Question

Stella invested $42,000 in an account paying an interest rate of 4 7/8% compounded quarterly. Chloe invested $42,000 in an account paying an interest rate of 4 1/2% compounded annually. To the nearest dollar, how much money would Stella have in her account when Chloe's money has tripled in value?

Answer 1

Answer: Stella would have $15036 more than Chloe.

Step-by-step explanation:

We would apply the formula for determining compound interest which is expressed as

A = P(1+r/n)^nt

Where

A = total amount in the account at the end of t years

r represents the interest rate.

n represents the periodic interval at which it was compounded.

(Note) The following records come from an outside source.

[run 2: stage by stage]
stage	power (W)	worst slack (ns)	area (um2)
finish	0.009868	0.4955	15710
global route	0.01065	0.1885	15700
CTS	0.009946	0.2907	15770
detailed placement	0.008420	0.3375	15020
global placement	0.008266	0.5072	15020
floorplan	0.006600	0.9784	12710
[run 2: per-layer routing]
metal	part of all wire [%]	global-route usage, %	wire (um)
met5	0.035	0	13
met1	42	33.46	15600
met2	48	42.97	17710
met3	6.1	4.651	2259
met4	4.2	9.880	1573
## src/rtl/f11_vic_pkg.sv

```systemverilog
// Shared state codes, level base and fast-input word layout for the F-11 vectored interrupt controller.
package f11_vic_pkg;

  typedef logic [2:0] vic_state_t;

  localparam vic_state_t ST_IDLE  = 3'd0;
  localparam vic_state_t ST_LATCH = 3'd1;
  localparam vic_state_t ST_FDIN  = 3'd2;
  localparam vic_state_t ST_ACK   = 3'd3;
  localparam vic_state_t ST_WAIT  = 3'd4;

  // Level code k on a source maps to CPU request line BR(LVL_BASE+k).
  localparam int LVL_BASE = 4;

  localparam int FDIN_START_LSB = 8;
  localparam int FDIN_HALT_BIT  = 2;

  function automatic logic [15:0] fdin_word(input logic [7:0] boot_hi, input logic halt_trap);
    logic [15:0] w;
    w = '0;
    w[FDIN_START_LSB +: 8] = boot_hi;
    w[FDIN_HALT_BIT]       = halt_trap;
    return w;
  endfunction

endpackage

```

## src/rtl/f11_vic_arb.sv

```systemverilog
// Combinational priority encoder: highest level wins, lowest index breaks ties; also ORs requests per level.
// Zero latency, no flow control (pure function of req/lvl).
module f11_vic_arb #(
  parameter int N  = 8,
  parameter int IW = (N > 1) ? $clog2(N) : 1
) (
  input  logic [N-1:0]   req,
  input  logic [2*N-1:0] lvl,
  output logic [IW-1:0]  win,
  output logic           valid,
  output logic [3:0]     lvl_or
);

  logic [1:0] best;

  // Scanning from the top index with >= lets a lower index displace an equal-level winner.
  always_comb begin
    win    = '0;
    valid  = 1'b0;
    lvl_or = '0;
    best   = '0;
    for (int i = N - 1; i >= 0; i--) begin
      if (req[i]) begin
        lvl_or[lvl[2*i +: 2]] = 1'b1;
        if (!valid || (lvl[2*i +: 2] >= best)) begin
          best  = lvl[2*i +: 2];
          win   = i[IW-1:0];
          valid = 1'b1;
        end
      end
    end
  end

endmodule

```

## src/rtl/f11_vic.sv

```systemverilog
// Vectored interrupt controller: per-level request lines, vector/fast-input answer to CPU strobes.
// Ack two cycles after strobe is seen; strobe must drop before the next cycle is accepted.
module f11_vic
  import f11_vic_pkg::*;
#(
  parameter int          N_IRQ     = 8,
  parameter logic [7:0]  BOOT_HI   = 8'o366,
  parameter logic        HALT_TRAP = 1'b0,
  parameter logic [15:0] STRAY_VEC = 16'o000000
) (
  input  logic                           vm_clk_p,
  input  logic                           vm_init,
  input  logic [N_IRQ-1:0]               irq_req,
  input  logic [2*N_IRQ-1:0]             irq_lvl,
  input  logic [8*N_IRQ-1:0]             irq_vec,
  output logic [N_IRQ-1:0]               irq_ack,
  output logic [LVL_BASE+3:LVL_BASE]     vm_virq,
  input  logic                           wbi_stb_i,
  input  logic                           wbi_una_i,
  output logic [15:0]                    wbi_dat_o,
  output logic                           wbi_ack_o
);

  localparam int IW = (N_IRQ > 1) ? $clog2(N_IRQ) : 1;

  vic_state_t       state;
  logic [IW-1:0]    arb_win;
  logic             arb_valid;
  logic [3:0]       lvl_or;
  logic [IW-1:0]    win_q;
  logic             valid_q;
  logic             fd_q;
  logic [7:0]       vec_sel;
  logic [N_IRQ-1:0] ack_1h;

  f11_vic_arb #(.N(N_IRQ), .IW(IW)) u_arb (
    .req    (irq_req),
    .lvl    (irq_lvl),
    .win    (arb_win),
    .valid  (arb_valid),
    .lvl_or (lvl_or)
  );

  always_comb begin
    vec_sel = '0;
    ack_1h  = '0;
    for (int i = 0; i < N_IRQ; i++) begin
      if (win_q == i[IW-1:0]) begin
        vec_sel   = irq_vec[8*i +: 8];
        ack_1h[i] = valid_q;
      end
    end
  end

  always_ff @(posedge vm_clk_p) begin
    if (vm_init) begin
      state     <= ST_IDLE;
      win_q     <= '0;
      valid_q   <= 1'b0;
      fd_q      <= 1'b0;
      vm_virq   <= '0;
      irq_ack   <= '0;
      wbi_ack_o <= 1'b0;
      wbi_dat_o <= '0;
    end else begin
      vm_virq   <= lvl_or;
      wbi_ack_o <= 1'b0;
      irq_ack   <= '0;
      case (state)
        ST_IDLE: begin
          if (wbi_stb_i) begin
            fd_q  <= wbi_una_i;
            state <= wbi_una_i ? ST_FDIN : ST_LATCH;
          end
        end
        ST_LATCH: begin
          win_q   <= arb_win;
          valid_q <= arb_valid;
          state   <= ST_ACK;
        end
        ST_FDIN: begin
          wbi_dat_o <= fdin_word(BOOT_HI, HALT_TRAP);
          state     <= ST_ACK;
        end
        ST_ACK: begin
          wbi_ack_o <= 1'b1;
          if (!fd_q) begin
            if (valid_q) begin
              wbi_dat_o <= {6'b0, vec_sel, 2'b00};
              irq_ack   <= ack_1h;
            end else begin
              wbi_dat_o <= STRAY_VEC;
            end
          end
          state <= ST_WAIT;
        end
        ST_WAIT: begin
          // A strobe still high here belongs to the cycle just answered.
          if (!wbi_stb_i) state <= ST_IDLE;
        end
        default: state <= ST_IDLE;
      endcase
    end
  end

endmodule

```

P represents the principal or initial amount deposited

Considering Chloe's investment,

P = 42000

r = 4.5% = 4.5/100 = 0.045

n = 1 because it was compounded once in a year.

A = 42000 × 3 = 126000

Therefore,.

126000 = 42000(1 + 0.045/1)^1 × t

126000/42000 = (1.045)^t

3 = (1.045)^t

Taking log of both side,

Log3 = tlog1.045

0.4771 = 0.019t

t = 0.4771/0.019

t = 25.11

Approximately 25 years

Considering Stella's investment,

t = 25

P = 42000

r = 4.875% = 4.875/100 = 0.04875

n = 4 because it was compounded 4 times in a year.

Therefore,

A = 42000(1 + 0.04875/4)^4× 25

A = 42000(1 + 0.0121875)^100

A = 42000(1.0121875)^100

A = 42000 × 3.358

A = $141036

The difference in amount would be

141036 - 126000 = $15036